Tábara
Ein Stausee, enge Brücken, schmale Schluchten, langgezogene Passagen und völlige Stille. Ich will an diesem Tag nur weiter kommen. Gehe und gehe, pausiere, gehe weiter und komme mit mir nur selten ins Reine. Schaue immer wieder auf die Karte, bis die Straße gerader und gerader wird und in der Ferne irgendwo weisse Dörfer auftauchen, die an der Straße aufgereiht scheinen wie Perlen an der Schnur. Eins davon mein Ziel. Natürlich das letzte.
Beim Anblick dessen, was in Tábara passiert ist, kommen mir instinktiv die Tränen.

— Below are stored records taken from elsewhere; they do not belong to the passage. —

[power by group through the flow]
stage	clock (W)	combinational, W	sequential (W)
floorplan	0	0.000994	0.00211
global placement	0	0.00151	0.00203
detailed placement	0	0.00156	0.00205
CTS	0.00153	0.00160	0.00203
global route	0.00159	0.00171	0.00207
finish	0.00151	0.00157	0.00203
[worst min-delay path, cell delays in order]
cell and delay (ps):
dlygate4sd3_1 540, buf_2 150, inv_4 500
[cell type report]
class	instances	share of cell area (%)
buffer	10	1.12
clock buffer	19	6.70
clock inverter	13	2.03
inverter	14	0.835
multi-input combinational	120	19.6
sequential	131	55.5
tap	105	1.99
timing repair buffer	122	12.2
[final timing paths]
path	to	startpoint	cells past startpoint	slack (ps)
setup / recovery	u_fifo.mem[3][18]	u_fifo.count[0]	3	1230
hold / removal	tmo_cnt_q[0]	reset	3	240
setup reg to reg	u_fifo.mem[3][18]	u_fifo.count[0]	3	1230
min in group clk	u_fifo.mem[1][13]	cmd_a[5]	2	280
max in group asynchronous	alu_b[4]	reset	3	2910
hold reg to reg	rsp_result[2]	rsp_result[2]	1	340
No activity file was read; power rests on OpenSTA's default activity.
==> src/rtl/fast_pulse_spacer_pkg.sv <==
// Shared CDC constants for the clka-side pulse spacer feeding the clka->clkb stretcher.
// State encodings are fixed so the stretcher side can decode them if ever needed.
package fast_pulse_spacer_pkg;

  typedef enum logic [1:0] {
    StIdle  = 2'd0,
    StPulse = 2'd1,
    StGap   = 2'd2
  } spacer_state_e;

  // Minimum high time, in clkb cycles, the downstream stretcher guarantees per pulse.
  localparam int unsigned StretchMinHigh = 2;

  function automatic int unsigned gap_cnt_width(input int unsigned min_gap);
    return (min_gap < 2) ? 1 : $clog2(min_gap + 1);
  endfunction

endpackage

==> src/rtl/sat_updown_counter.sv <==
// Saturating up/down event counter: inc and dec together cancel, inc at full is dropped,
// dec at zero is ignored.
module sat_updown_counter #(
  parameter int unsigned CNT_W = 4
) (
  input  logic             clka,
  input  logic             rst_n,
  input  logic             inc,
  input  logic             dec,
  output logic [CNT_W-1:0] count,
  output logic             full,
  output logic             drop
);

  logic [CNT_W-1:0] count_q, count_d;

  assign full  = (count_q == {CNT_W{1'b1}});
  assign count = count_q;

  always_comb begin
    count_d = count_q;
    drop    = 1'b0;
    if (inc && !dec) begin
      if (full) begin
        drop = 1'b1;
      end else begin
        count_d = count_q + CNT_W'(1);
      end
    end else if (dec && !inc && (count_q != '0)) begin
      count_d = count_q - CNT_W'(1);
    end
  end

  always_ff @(posedge clka or negedge rst_n) begin
    if (!rst_n) begin
      count_q <= '0;
    end else begin
      count_q <= count_d;
    end
  end

endmodule

==> src/rtl/fast_pulse_spacer.sv <==
// Queues bursty clka event strobes and re-emits them as 1-cycle pulses separated by at
// least MIN_GAP low cycles, so each one survives the slow-domain stretcher as an edge.
module fast_pulse_spacer
  import fast_pulse_spacer_pkg::*;
#(
  parameter int unsigned MIN_GAP = 8,
  parameter int unsigned CNT_W   = 4
) (
  input  logic             clka,
  input  logic             rst_n,
  input  logic             ev_in,
  input  logic             clr_ovf,
  output logic             pulse_out,
  output logic [CNT_W-1:0] pending,
  output logic             busy,
  output logic             ovf
);

  localparam int unsigned     GapW    = gap_cnt_width(MIN_GAP);
  localparam logic [GapW-1:0] GapLoad = GapW'(MIN_GAP - 1);

  spacer_state_e   state_q, state_d;
  logic [GapW-1:0] gap_q, gap_d;
  logic            pulse_q;
  logic            ovf_q, ovf_d;
  logic            avail, take;
  logic            full, drop;
  logic            unused_full;

  assign unused_full = full;

  // A same-cycle strobe counts as available, so an idle spacer answers in one cycle.
  assign avail = (pending != '0) | ev_in;

  sat_updown_counter #(
    .CNT_W (CNT_W)
  ) u_pending (
    .clka  (clka),
    .rst_n (rst_n),
    .inc   (ev_in),
    .dec   (take),
    .count (pending),
    .full  (full),
    .drop  (drop)
  );

  always_comb begin
    state_d = state_q;
    gap_d   = gap_q;
    take    = 1'b0;
    unique case (state_q)
      StIdle: begin
        if (avail) begin
          state_d = StPulse;
          take    = 1'b1;
        end
      end
      StPulse: begin
        state_d = StGap;
        gap_d   = GapLoad;
      end
      StGap: begin
        if (gap_q == '0) begin
          if (avail) begin
            state_d = StPulse;
            take    = 1'b1;
          end else begin
            state_d = StIdle;
          end
        end else begin
          gap_d = gap_q - GapW'(1);
        end
      end
      default: state_d = StIdle;
    endcase
  end

  // Setting wins over clearing so a drop is never lost.
  always_comb begin
    ovf_d = ovf_q;
    if (drop) begin
      ovf_d = 1'b1;
    end else if (clr_ovf) begin
      ovf_d = 1'b0;
    end
  end

  always_ff @(posedge clka or negedge rst_n) begin
    if (!rst_n) begin
      state_q <= StIdle;
      gap_q   <= '0;
      pulse_q <= 1'b0;
      ovf_q   <= 1'b0;
    end else begin
      state_q <= state_d;
      gap_q   <= gap_d;
      pulse_q <= (state_d == StPulse);
      ovf_q   <= ovf_d;
    end
  end

  // Pulse comes straight from a flop: the CDC stage must not see ev_in glitches.
  assign pulse_out = pulse_q;
  assign ovf       = ovf_q;
  assign busy      = (state_q != StIdle) | (pending != '0);

endmodule

==> config.mk <==
export PLATFORM = sky130hd
export DESIGN_NAME = fast_pulse_spacer
export DESIGN_NICKNAME = d
export VERILOG_FILES = /design/src/rtl/fast_pulse_spacer_pkg.sv /design/src/rtl/sat_updown_counter.sv /design/src/rtl/fast_pulse_spacer.sv
export SDC_FILE = /design/constraint.sdc
export NUM_CORES = 1
export LEC_CHECK = 0
export BUFFER_PORTS_ARGS = -buffer_cell sky130_fd_sc_hd__clkbuf_2
export CELL_PAD_IN_SITES_DETAIL_PLACEMENT = 0
export CELL_PAD_IN_SITES_GLOBAL_PLACEMENT = 2
export CORE_MARGIN = 4
export CORE_UTILIZATION = 34
export DETAILED_ROUTE_END_ITERATION = 12
export PLACE_DENSITY = 0.8
export SLEW_MARGIN = 20
export SYNTH_ARGS = -nofsm -noshare
export SYNTH_HDL_FRONTEND = slang
export SYNTH_SLANG_ARGS = --single-unit
==> constraint.sdc <==
create_clock -name clka -period 2.75 [get_ports clka]
set_clock_uncertainty 0.2 [all_clocks]
set_input_delay 0.55 -clock clka [delete_from_list [all_inputs] [get_ports clka]]
set_output_delay 0.55 -clock clka [all_outputs]
set_load 0.02 [all_outputs]
==> reports/results.tsv <==
stage	metric	value	unit
power_and_ir_drop	sequential power share	30.2	%
timing	Worst Max-Slew Pin Slew	629	ps
power_and_ir_drop	P per Cell Area	1250	mW/mm^2
timing	Final setup viols	0	
min_path	worst hold start	clr_ovf	
route	vias per inst	5.33	
timing	Slew Viols, Final	0	
clock_tree	H-tree depth	1	
floorplanning	row cnt	16	
grt	Overflow after GRT	0	
critical_path	crit path DAT	2610	ps
run_status	outcome	finished clean	
route	DR vias	629	
critical_path	Setup CP Type	register to register	
synthesis	Synth async-reset ratio	100	%
placement	pre-CTS setup slack	105	ps
floorplanning	IO Pins	11	
floorplanning	die area	0.00302	mm^2
clock_tree	root buffer cell	clkbuf_4	
synthesis	Synth Flop Type	dfrtp_1	
route	antenna-violating nets left	0	
synthesis	Synth Area per Inst	10.0	um^2
timing	Final WS setup	149	ps
synthesis	Mapped Cells	75	
placement	placed cell area	838	um^2
critical_path	Worst EP required	2760	ps
power_and_ir_drop	Sw Ratio	44.8	%
route	drt pass-1 iters	4	
floorplanning	Starting Density	37.1	%
power_and_ir_drop	Int Power	0.623	mW
critical_path	Crit. Startpoint	gap_q[0]	
clock_tree	CTS max path bufs	2	
placement	GPL Wtd Cong	0.795	
grt	Total GRT Usage	12.7	%
layout	area delta synth->final	20.5	%
synthesis	Synth cell types	32	
synthesis	FF+latch count, synth	12	
min_path	Hold Path Class	input port to register	
route	starting DRC count in detailed routing	6	
placement	PortBufs	10	
clock_tree	worst skew pair latency	280	ps
power_and_ir_drop	switching power	0.506	mW
critical_path	Reg2Reg Launch Point	gap_q[0]	
synthesis	Synth Net Count	84	
layout	fin area	905	um^2
power_and_ir_drop	Clk pwr share	13.0	%
timing	minimum clock period	2600	ps
synthesis	Synth Cell Area	751	um^2
floorplanning	Core ar.	0.00202	mm^2
floorplanning	die width	55.0	um
grt	initial antenna violation count	0	
layout	layout cells sized above 1	28.6	%
clock_tree	TritonCTS Buffers	3	
power_and_ir_drop	Comb pwr share	56.8	%
route	final wirelength	1560	um
synthesis	Syn. warnings	0	
critical_path	type of origin of the critical path	register	
synthesis	Post-synth EDFFs	0	
synthesis	Seq/Total Area, Yosys	40.0	%
grt	largest net degree at the start of global routing	13	
synthesis	Area contributors post-synth	dfrtp_1 40%, ha_1 6.7%, nand2_1 3.5%	
layout	nets@finish	101	
timing	period utilization	94.6	%
timing	Slew HR	57.7	%
timing	final hold vios	0	
clock_tree	Reg clk slew, reported paths	90	ps
floorplanning	die height	55.0	um
route	WL per Instance	13.2	um
timing	WHS	252	ps
power_and_ir_drop	Max IR drop VDD	0.000726	V
layout	# diodes	0	
placement	DP HPWL	1180	um
grt	first-pass GRT wire length	2690	um
synthesis	Synth area leader	dfrtp_1	
timing	Max Fclk	384	MHz
grt	vias in the first global route	597	
synthesis	area share of the largest cell type after synthesis	40.0	%
layout	Fill cells	214	
clock_tree	Clock Sinks	12	
route	DRC viols	0	
critical_path	crit-path max FO	4	
critical_path	critical path endpoint category	register	
timing	Setup TNS	0	ps
power_and_ir_drop	leakage	0.395	nW
run	Max Cap Viol	0	
clock_tree	CTS tree	built	
worst max-delay path, stage by stage (launching register included):
cell,delay (ps)
dfrtp_1,380
inv_1,90
ha_1,220
nor4b_2,180
nor3_2,230
inv_2,90
fa_1,400
xnor2_1,170
a2111oi_1,360
a21oi_1,70
mux2i_1,150
final cells by class:
type,instances,area (um^2),area share [%]
sequential,12,300,33.2
multi-input combinational,54,422,46.6
tap,27,33.8,3.73
clock buffer,4,36.3,4.01
timing repair buffer,15,90.1,9.96
inverter,6,22.5,2.49
placed cells by master, fill, tap and decap left out, drive strengths merged, types with 2 or more instances in the layout:
cell | netlist | final
clkbuf | 2 | 14
mux2i | 2 | 2
nor4 | 2 | 2
ha | 4 | 4
buf | 1 | 4
a21oi | 6 | 6
a22oi | 2 | 2
o21ai | 4 | 4
nand2 | 7 | 7
o22ai | 2 | 2
inv | 6 | 6
nand3 | 4 | 4
xnor2 | 3 | 3
nor2 | 2 | 2
nor3 | 2 | 2
dfrtp | 12 | 12
cell usage after synthesis (all sizes together), types with 3 or more instances:
master and n:
a21oi 6, dfrtp 12, ha 4, inv 6, nand2 7, nand3 4
o21ai 4, xnor2 3
through the flow:
step / total power [mW] / std cells / utilization [%]
after global routing: 1.24 / 118 / 44.7
after detailed placement: 0.967 / 112 / 41.5
final: 1.13 / 118 / 44.7
after global placement: 0.953 / 112 / 41.5
after floorplan: 0.805 / 75 / -
after CTS: 1.12 / 117 / 43.8
per-layer routing:
layer / global-route usage [%] / part of all wire, % / vias to the layer above
met5: 0 / 0 / -
met1: 17.1 / 49 / 306
met4: 7.29 / 1.9 / 0
met3: 2.95 / 5.6 / 2
met2: 18.3 / 43 / 17
li1: - / - / 304
path summary, 6_finish.rpt:
check	cells past startpoint	endpoint	slack, ps
worst max-delay path	10	u_pending.count[2]	150
worst min-delay path	2	ovf	250
worst max register to register	10	u_pending.count[2]	150
worst min register to register	2	ovf	340
max in group asynchronous	2	gap_q[0]	1620
min in group asynchronous	2	u_pending.count[3]	480
power groups by stage:
stage | Combinational [mW] | Sequential, mW | Clock, mW
global route | 0.722 | 0.355 | 0.160
detailed placement | 0.623 | 0.344 | 0
global placement | 0.610 | 0.342 | 0
CTS | 0.629 | 0.340 | 0.151
floorplan | 0.424 | 0.381 | 0
finish | 0.641 | 0.341 | 0.147
logic make-up after synthesis:
kind of cell / Yosys count / synth area share (%)
adder cells (fa/ha/maj): 5 / 9.33
XOR/XNOR: 3 / 3.50
AO/OA/AOI/OAI: 20 / 20.2
multiplexers: 3 / 4.67
AND/OR/NAND/NOR: 23 / 16.8
buffers and inverters: 9 / 5.50
flip-flops: 12 / 40.0
timing repair:
item,CTS,global route
buffers inserted,0,1
setup endpoints to repair,0,2
gates resized for setup,0,4
hold buffers,1,0
endpoints found under the hold margin,12,0
registers in the layout, indices dropped and copies added (netlist names):
name	cells
state_q	2
u_pending.count	4
ovf	1
pulse_out	1
gap_q	4
Note: power is estimated with default switching activity, not from simulation.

Die letzten Kilometer der N-631 vor Erreichen der Ortschaft werden flankiert von verbrannter Erde, verkohlten Baumstümpfen und abgefackelter Grasnarbe. An manchen Stellen kann man noch erkennen, wie die Feuerwand am Asphalt der Straße geleckt hat. Der Funkenflug muss enorm gewesen sein, denn auf benachbarten Äckern finden sich in den Stoppeln der abgeernteten Kornfelder kreisrunde Brandnester. Elektroleitungen hängen von ihren Masten schlaff herab. Die Feuerwalze hat sich offenbar so schnell bewegt, dass manche Bäume und der größte Teil der Strommasten nur oberflächliche Brandschäden zeigen. Ein starker Wind hat dem Anschein nach das Feuer durch die Oliven- und Eichenwälder gepeitscht. Kein Wunder, dass hier Feuerwehrleute bei den Einsätzen ihr Leben aufs Spiel setzen mussten. Die Rauchgasentwicklung muss fatal gewesen sein. Jetzt liegt die Landschaft ermattet da und wartet auf den Winter, wenn es wieder Sinn haben könnte, die Natur zu beleben. Auf der Straße preschen die Autokolonnen ungerührt vorbei. Urlauber, die ins verlängerte Wochenende wollen oder daher kommen, Wohnmobile … einen Ort vor Tábara treffen sich Dutzende von Radfahrern zu einer Erfrischungspause. Scheint, als hätten viele nicht realisiert, was hier vorgefallen ist.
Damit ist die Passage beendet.